▶ [Exercise details]: A line belongs in the answer if it contains "misaligned"; copy every such line from the entries below.

▶ [Given data]:
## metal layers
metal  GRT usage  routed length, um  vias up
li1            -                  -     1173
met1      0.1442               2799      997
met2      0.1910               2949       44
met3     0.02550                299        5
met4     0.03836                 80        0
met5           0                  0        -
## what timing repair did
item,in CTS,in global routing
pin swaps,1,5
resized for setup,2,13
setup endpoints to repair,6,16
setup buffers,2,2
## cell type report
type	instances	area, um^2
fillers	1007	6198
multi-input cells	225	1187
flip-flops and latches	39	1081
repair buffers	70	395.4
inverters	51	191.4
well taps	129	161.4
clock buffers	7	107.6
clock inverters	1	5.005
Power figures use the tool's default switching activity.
## config.mk

```make
export PLATFORM = sky130hd
export DESIGN_NAME = txn_fifo
export DESIGN_NICKNAME = d
export VERILOG_FILES = /design/src/design/txn_fifo.sv
export SDC_FILE = /design/constraint.sdc
export NUM_CORES = 1
export LEC_CHECK = 0
export BUFFER_PORTS_ARGS = -buffer_cell sky130_fd_sc_hd__buf_2
export CAP_MARGIN = 20
export CORE_AREA = 10 10 85 87
export CTS_CLUSTER_SIZE = 12
export DETAILED_ROUTE_END_ITERATION = 10
export DIE_AREA = 0 0 95 97
export PLACE_DENSITY = 0.44
export SETUP_SLACK_MARGIN = 0.2
export SYNTH_ARGS = -nofsm -noshare
export SYNTH_HDL_FRONTEND = slang
export SYNTH_SLANG_ARGS = --single-unit
```

## constraint.sdc

```tcl
create_clock -name S_AXI_ACLK -period 3.3 [get_ports S_AXI_ACLK]
set_clock_uncertainty 0.15 [all_clocks]
set_input_delay 0.165 -clock S_AXI_ACLK [delete_from_list [all_inputs] [get_ports S_AXI_ACLK]]
set_output_delay 0.165 -clock S_AXI_ACLK [all_outputs]
set_load 0.1 [all_outputs]
```
$ cat src/rtl/fetch_pkg.sv
////////////////////
// shared fetch types: parcel, parcel status,
// instruction word union, decode record, length rule
////////////////////

package fetch_pkg;

  // bus word holds two 16-bit parcels
  localparam int PARCELS_PER_WORD = 2;

  // one instruction parcel
  typedef logic [15:0] parcel_t;

  // status kept beside each parcel
  typedef struct packed {
    logic misaligned;
    logic error;
  } parcel_status_t;

  // bus word on the fetch side, parcel pair on the queue side
  typedef union packed {
    logic [31:0]                          word;
    parcel_t [PARCELS_PER_WORD-1:0]       parcels;
  } instr_word_u;

  // record handed to decode
  typedef struct packed {
    logic [31:0]    pc;
    instr_word_u    instr;
    logic           compressed;
    parcel_status_t status;
  } fetch_instr_t;

  ////////////////////
  // length decode
  ////////////////////

  // 32-bit instructions have both low bits set
  function automatic logic is_compressed(input parcel_t p);
    return p[1:0] != 2'b11;
  endfunction

endpackage

$ cat src/rtl/parcel_queue.sv
////////////////////
// parcel queue: shift register of 16-bit parcels
// with per-parcel status and registered flags
////////////////////

`timescale 1ns/1ns

module parcel_queue import fetch_pkg::*; #(
  // depth in parcels, even and >= 4
  parameter int DEPTH = 8
)
(
  input  logic                        clk_i,
  input  logic                        rst_ni,
  input  logic                        flush_i,

  // write side, one bus word per push
  input  instr_word_u                 parcel_i,
  input  logic [PARCELS_PER_WORD-1:0] parcel_valid_i,
  input  parcel_status_t              parcel_status_i,

  // read side, 0..2 parcels per cycle
  input  logic [1:0]                  parcel_rd_i,
  output instr_word_u                 parcel_q_o,
  output parcel_status_t              parcel_status_o,

  // occupancy flags
  output logic                        empty_o,
  output logic                        almost_empty_o,
  output logic                        full_o
);

  localparam int CNT_W = $clog2(DEPTH + 1);

  // parcel storage, entry 0 is the head
  parcel_t        [DEPTH-1:0]            parcel_sr;
  parcel_t        [DEPTH-1:0]            nxt_parcel_sr;
  parcel_status_t [DEPTH-1:0]            status_sr;
  parcel_status_t [DEPTH-1:0]            nxt_status_sr;

  // write parcels with leading invalid parcel removed
  parcel_t        [PARCELS_PER_WORD-1:0] wr_parcels;
  logic                                  wr_skip;
  logic           [1:0]                  push_cnt;

  logic           [CNT_W-1:0]            count_q;
  logic           [CNT_W-1:0]            nxt_count;

  ////////////////////
  // write alignment
  ////////////////////

  // upper-only push when fetch starts on the odd halfword
  assign wr_skip    = !parcel_valid_i[0] && parcel_valid_i[1];
  assign wr_parcels = wr_skip ? {parcel_t'(0), parcel_i.parcels[1]} : parcel_i.parcels;
  assign push_cnt   = 2'($countones(parcel_valid_i));

  assign nxt_count  = count_q + CNT_W'(push_cnt) - CNT_W'(parcel_rd_i);

  // write behind the last stored parcel, then shift out the pulled ones
  always_comb
  begin
    nxt_parcel_sr = parcel_sr;
    nxt_status_sr = status_sr;

    for (int n = 0; n < PARCELS_PER_WORD; n++)
    begin
      if (n < int'(push_cnt) && (int'(count_q) + n) < DEPTH)
      begin
        nxt_parcel_sr[int'(count_q) + n] = wr_parcels[n];
        // instruction boundaries unknown here, so each parcel gets the status
        nxt_status_sr[int'(count_q) + n] = parcel_status_i;
      end
    end

    nxt_parcel_sr = nxt_parcel_sr >> (parcel_rd_i * $bits(parcel_t));
    nxt_status_sr = nxt_status_sr >> (parcel_rd_i * $bits(parcel_status_t));
  end

  // data only, validity lives in count_q
  always_ff @(posedge clk_i)
  begin
    parcel_sr <= nxt_parcel_sr;
    status_sr <= nxt_status_sr;
  end

  ////////////////////
  // occupancy
  ////////////////////

  always_ff @(posedge clk_i, negedge rst_ni)
  begin
    if (!rst_ni)
    begin
      count_q        <= '0;
      empty_o        <= 1'b1;
      almost_empty_o <= 1'b1;
      full_o         <= 1'b0;
    end
    else if (flush_i)
    begin
      count_q        <= '0;
      empty_o        <= 1'b1;
      almost_empty_o <= 1'b1;
      full_o         <= 1'b0;
    end
    else
    begin
      count_q        <= nxt_count;
      empty_o        <= nxt_count == '0;
      almost_empty_o <= nxt_count < CNT_W'(2);
      // full once a whole word no longer fits
      full_o         <= nxt_count > CNT_W'(DEPTH - 2);
    end
  end

  // head pair and status of the first parcel
  assign parcel_q_o.parcels = parcel_sr[PARCELS_PER_WORD-1:0];
  assign parcel_status_o    = status_sr[0];

  ////////////////////
  // checks
  ////////////////////

  // stored plus pushed never exceeds the depth
  a_no_overflow : assert property (@(posedge clk_i) disable iff (!rst_ni)
    !flush_i |-> (int'(count_q) + int'(push_cnt)) <= DEPTH);

  // aligner never takes more than is stored
  a_no_underflow : assert property (@(posedge clk_i) disable iff (!rst_ni)
    int'(parcel_rd_i) <= int'(count_q));

  // fetcher only starts with room for a whole word
  a_no_push_full : assert property (@(posedge clk_i) disable iff (!rst_ni)
    full_o |-> parcel_valid_i == '0);

endmodule

$ cat src/rtl/wb_fetcher.sv
////////////////////
// wishbone classic read master, walks the fetch pc
////////////////////

`timescale 1ns/1ns

module wb_fetcher import fetch_pkg::*; #(
  parameter logic [31:0] RESET_PC = 32'h0000_0000
)
(
  input  logic                        clk_i,
  input  logic                        rst_ni,
  input  logic                        redirect_i,
  input  logic [31:0]                 redirect_pc_i,
  input  logic                        queue_full_i,

  // wishbone master
  output logic                        wb_cyc_o,
  output logic                        wb_stb_o,
  output logic                        wb_we_o,
  output logic [31:0]                 wb_adr_o,
  input  logic [31:0]                 wb_dat_i,
  input  logic                        wb_ack_i,
  input  logic                        wb_err_i,

  // queue push, valid only in the terminating cycle
  output instr_word_u                 push_word_o,
  output logic [PARCELS_PER_WORD-1:0] push_valid_o,
  output parcel_status_t              push_status_o
);

  // drop = finish a cycle whose data is stale after redirect
  typedef enum logic [1:0] {ST_IDLE, ST_BUS, ST_DROP} state_e;

  state_e      state_q;
  state_e      state_d;
  logic [31:0] pc_q;
  logic [31:0] pc_d;
  logic [31:0] adr_q;
  logic        bus_done;

  assign bus_done = wb_ack_i | wb_err_i;

  always_comb
  begin
    state_d = state_q;
    pc_d    = pc_q;
    case (state_q)
      ST_IDLE:
        if (redirect_i)
          pc_d = redirect_pc_i;
        else if (!queue_full_i)
          state_d = ST_BUS;
      ST_BUS:
        if (redirect_i)
        begin
          pc_d    = redirect_pc_i;
          state_d = bus_done ? ST_IDLE : ST_DROP;
        end
        else if (bus_done)
        begin
          // on to the next word boundary
          pc_d    = {pc_q[31:2] + 30'd1, 2'b00};
          state_d = ST_IDLE;
        end
      ST_DROP:
      begin
        if (redirect_i)
          pc_d = redirect_pc_i;
        if (bus_done)
          state_d = ST_IDLE;
      end
      default: state_d = ST_IDLE;
    endcase
  end

  always_ff @(posedge clk_i, negedge rst_ni)
  begin
    if (!rst_ni)
    begin
      state_q <= ST_IDLE;
      pc_q    <= RESET_PC;
    end
    else
    begin
      state_q <= state_d;
      pc_q    <= pc_d;
    end
  end

  // address frozen for the whole cycle, pc may move during drop
  always_ff @(posedge clk_i)
  begin
    if (state_q == ST_IDLE)
      adr_q <= {pc_q[31:2], 2'b00};
  end

  assign wb_cyc_o = state_q != ST_IDLE;
  assign wb_stb_o = state_q != ST_IDLE;
  assign wb_we_o  = 1'b0;
  assign wb_adr_o = adr_q;

  // odd halfword start keeps only the upper parcel
  assign push_word_o.word       = wb_dat_i;
  assign push_valid_o           = (state_q == ST_BUS && bus_done && !redirect_i) ?
                                  (pc_q[1] ? 2'b10 : 2'b11) : 2'b00;
  assign push_status_o.misaligned = pc_q[0];
  assign push_status_o.error      = wb_err_i;

  ////////////////////
  // bus protocol checks
  ////////////////////

  // request held with the same address until ack or err
  a_adr_stable : assert property (@(posedge clk_i) disable iff (!rst_ni)
    wb_stb_o && !bus_done |=> wb_stb_o && $stable(wb_adr_o));

endmodule

$ cat src/rtl/instr_aligner.sv
////////////////////
// instruction aligner: parcels from queue head to decode
////////////////////

`timescale 1ns/1ns

module instr_aligner import fetch_pkg::*; #(
  parameter logic [31:0] RESET_PC = 32'h0000_0000
)
(
  input  logic           clk_i,
  input  logic           rst_ni,
  input  logic           redirect_i,
  input  logic [31:0]    redirect_pc_i,

  // queue head
  input  instr_word_u    head_i,
  input  parcel_status_t head_status_i,
  input  logic           empty_i,
  input  logic           almost_empty_i,
  output logic [1:0]     pull_cnt_o,

  // decode handshake
  output fetch_instr_t   instr_o,
  output logic           instr_valid_o,
  input  logic           instr_ready_i
);

  logic [31:0] pc_q;
  logic        compressed;
  logic        transfer;

  // length from the low bits of the head parcel
  assign compressed = is_compressed(head_i.parcels[0]);

  // full instruction present, or a fault that must reach decode now
  // stale head is hidden while a redirect flushes the queue
  assign instr_valid_o = !redirect_i && !empty_i &&
                         (compressed || !almost_empty_i || head_status_i.error);

  assign transfer = instr_valid_o && instr_ready_i;

  // faulting 32-bit instruction may only have one parcel stored
  assign pull_cnt_o = !transfer                     ? 2'd0 :
                      (compressed || almost_empty_i) ? 2'd1 : 2'd2;

  // pc tracks the consumed parcels
  always_ff @(posedge clk_i, negedge rst_ni)
  begin
    if (!rst_ni)
      pc_q <= RESET_PC;
    else if (redirect_i)
      pc_q <= redirect_pc_i;
    else if (transfer)
      pc_q <= pc_q + {29'd0, pull_cnt_o, 1'b0};
  end

  assign instr_o.pc         = pc_q;
  // 16-bit instruction zero extended
  assign instr_o.instr.word = compressed ? {16'h0000, head_i.parcels[0]} : head_i.word;
  assign instr_o.compressed = compressed;
  assign instr_o.status     = head_status_i;

  ////////////////////
  // handshake checks
  ////////////////////

  // offered instruction waits for decode unless fetch is redirected
  a_hold_stalled : assert property (@(posedge clk_i) disable iff (!rst_ni)
    instr_valid_o && !instr_ready_i |=>
      redirect_i || (instr_valid_o && $stable(instr_o.pc)));

endmodule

▶ [The completed task]:
    logic misaligned;
  assign push_status_o.misaligned = pc_q[0];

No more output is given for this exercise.